Among the records that follow, find the line with "[global_route]" and the line with "export SYNTH_HDL_FRONTEND = slang". Set down those lines and all lines between them exactly, without adding anything.

*** Opening DATA SHOWN ***

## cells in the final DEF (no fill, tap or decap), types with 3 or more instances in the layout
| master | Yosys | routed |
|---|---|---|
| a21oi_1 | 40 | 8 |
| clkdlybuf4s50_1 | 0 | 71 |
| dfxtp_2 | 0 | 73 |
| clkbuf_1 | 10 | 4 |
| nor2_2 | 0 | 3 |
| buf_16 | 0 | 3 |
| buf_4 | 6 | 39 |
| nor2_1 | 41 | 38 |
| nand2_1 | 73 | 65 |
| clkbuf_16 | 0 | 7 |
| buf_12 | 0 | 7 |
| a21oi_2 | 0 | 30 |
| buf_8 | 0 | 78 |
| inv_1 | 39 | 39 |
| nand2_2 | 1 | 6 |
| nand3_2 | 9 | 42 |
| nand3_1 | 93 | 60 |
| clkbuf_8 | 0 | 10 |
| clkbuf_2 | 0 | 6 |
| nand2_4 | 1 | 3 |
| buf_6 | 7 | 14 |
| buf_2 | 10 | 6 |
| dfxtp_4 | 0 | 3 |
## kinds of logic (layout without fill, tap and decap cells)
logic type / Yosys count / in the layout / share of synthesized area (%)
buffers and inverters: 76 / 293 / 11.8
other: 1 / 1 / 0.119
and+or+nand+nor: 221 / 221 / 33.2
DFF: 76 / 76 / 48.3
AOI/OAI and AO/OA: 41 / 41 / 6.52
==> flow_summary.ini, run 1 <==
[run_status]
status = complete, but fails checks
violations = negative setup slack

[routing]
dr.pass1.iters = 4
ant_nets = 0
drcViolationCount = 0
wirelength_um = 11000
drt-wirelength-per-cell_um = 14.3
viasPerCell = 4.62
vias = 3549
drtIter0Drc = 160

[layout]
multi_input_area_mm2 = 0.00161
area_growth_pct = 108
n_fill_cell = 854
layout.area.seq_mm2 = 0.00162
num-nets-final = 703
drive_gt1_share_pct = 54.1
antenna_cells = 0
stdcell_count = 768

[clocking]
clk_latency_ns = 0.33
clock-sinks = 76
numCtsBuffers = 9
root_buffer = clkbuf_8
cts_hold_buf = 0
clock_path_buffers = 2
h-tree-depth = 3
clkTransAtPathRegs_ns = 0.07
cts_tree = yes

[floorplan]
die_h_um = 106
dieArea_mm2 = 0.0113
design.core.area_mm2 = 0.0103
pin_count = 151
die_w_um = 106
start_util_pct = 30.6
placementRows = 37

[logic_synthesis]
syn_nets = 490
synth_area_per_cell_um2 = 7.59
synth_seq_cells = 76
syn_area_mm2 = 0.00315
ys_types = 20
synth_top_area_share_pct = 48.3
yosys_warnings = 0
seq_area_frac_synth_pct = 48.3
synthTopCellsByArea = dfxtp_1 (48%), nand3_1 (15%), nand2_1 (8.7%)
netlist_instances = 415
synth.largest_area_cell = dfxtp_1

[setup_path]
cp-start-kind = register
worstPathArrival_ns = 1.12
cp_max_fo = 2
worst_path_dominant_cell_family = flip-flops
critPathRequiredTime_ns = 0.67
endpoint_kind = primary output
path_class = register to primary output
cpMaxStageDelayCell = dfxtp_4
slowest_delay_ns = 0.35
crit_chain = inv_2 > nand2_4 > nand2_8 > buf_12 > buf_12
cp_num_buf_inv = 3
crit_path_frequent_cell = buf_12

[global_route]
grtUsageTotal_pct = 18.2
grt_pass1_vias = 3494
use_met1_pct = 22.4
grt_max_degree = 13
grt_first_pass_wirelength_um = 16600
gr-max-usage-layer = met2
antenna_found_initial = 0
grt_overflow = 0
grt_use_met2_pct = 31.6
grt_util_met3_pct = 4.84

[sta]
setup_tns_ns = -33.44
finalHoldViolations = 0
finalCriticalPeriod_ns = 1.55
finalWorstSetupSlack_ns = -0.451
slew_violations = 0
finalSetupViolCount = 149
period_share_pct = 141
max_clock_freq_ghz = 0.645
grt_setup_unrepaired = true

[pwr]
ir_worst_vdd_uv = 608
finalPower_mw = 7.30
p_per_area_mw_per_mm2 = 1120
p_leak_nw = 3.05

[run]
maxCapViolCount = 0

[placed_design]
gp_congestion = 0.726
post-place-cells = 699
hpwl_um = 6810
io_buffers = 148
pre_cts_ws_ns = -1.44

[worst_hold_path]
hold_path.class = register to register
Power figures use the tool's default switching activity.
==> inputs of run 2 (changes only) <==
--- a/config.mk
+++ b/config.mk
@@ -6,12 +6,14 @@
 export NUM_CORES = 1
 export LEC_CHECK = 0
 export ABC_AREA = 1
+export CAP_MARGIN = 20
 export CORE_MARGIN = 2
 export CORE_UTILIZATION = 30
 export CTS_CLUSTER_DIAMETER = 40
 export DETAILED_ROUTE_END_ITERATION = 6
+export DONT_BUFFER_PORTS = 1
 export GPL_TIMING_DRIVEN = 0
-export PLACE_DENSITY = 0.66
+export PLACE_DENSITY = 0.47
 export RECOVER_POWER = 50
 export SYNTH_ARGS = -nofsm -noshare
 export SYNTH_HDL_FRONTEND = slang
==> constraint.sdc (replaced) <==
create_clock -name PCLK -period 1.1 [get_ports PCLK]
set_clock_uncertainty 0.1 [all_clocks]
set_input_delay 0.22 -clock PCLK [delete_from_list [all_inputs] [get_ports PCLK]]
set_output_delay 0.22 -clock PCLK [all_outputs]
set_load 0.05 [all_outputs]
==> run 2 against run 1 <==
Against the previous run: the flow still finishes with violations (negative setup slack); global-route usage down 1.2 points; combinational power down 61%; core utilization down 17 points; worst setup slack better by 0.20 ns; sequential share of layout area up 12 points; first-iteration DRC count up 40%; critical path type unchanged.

*** Closing DATA SHOWN ***

> [YOUR RESPONSE]:
[global_route]
grtUsageTotal_pct = 18.2
grt_pass1_vias = 3494
use_met1_pct = 22.4
grt_max_degree = 13
grt_first_pass_wirelength_um = 16600
gr-max-usage-layer = met2
antenna_found_initial = 0
grt_overflow = 0
grt_use_met2_pct = 31.6
grt_util_met3_pct = 4.84

[sta]
setup_tns_ns = -33.44
finalHoldViolations = 0
finalCriticalPeriod_ns = 1.55
finalWorstSetupSlack_ns = -0.451
slew_violations = 0
finalSetupViolCount = 149
period_share_pct = 141
max_clock_freq_ghz = 0.645
grt_setup_unrepaired = true

[pwr]
ir_worst_vdd_uv = 608
finalPower_mw = 7.30
p_per_area_mw_per_mm2 = 1120
p_leak_nw = 3.05

[run]
maxCapViolCount = 0

[placed_design]
gp_congestion = 0.726
post-place-cells = 699
hpwl_um = 6810
io_buffers = 148
pre_cts_ws_ns = -1.44

[worst_hold_path]
hold_path.class = register to register
Power figures use the tool's default switching activity.
==> inputs of run 2 (changes only) <==
--- a/config.mk
+++ b/config.mk
@@ -6,12 +6,14 @@
 export NUM_CORES = 1
 export LEC_CHECK = 0
 export ABC_AREA = 1
+export CAP_MARGIN = 20
 export CORE_MARGIN = 2
 export CORE_UTILIZATION = 30
 export CTS_CLUSTER_DIAMETER = 40
 export DETAILED_ROUTE_END_ITERATION = 6
+export DONT_BUFFER_PORTS = 1
 export GPL_TIMING_DRIVEN = 0
-export PLACE_DENSITY = 0.66
+export PLACE_DENSITY = 0.47
 export RECOVER_POWER = 50
 export SYNTH_ARGS = -nofsm -noshare
 export SYNTH_HDL_FRONTEND = slang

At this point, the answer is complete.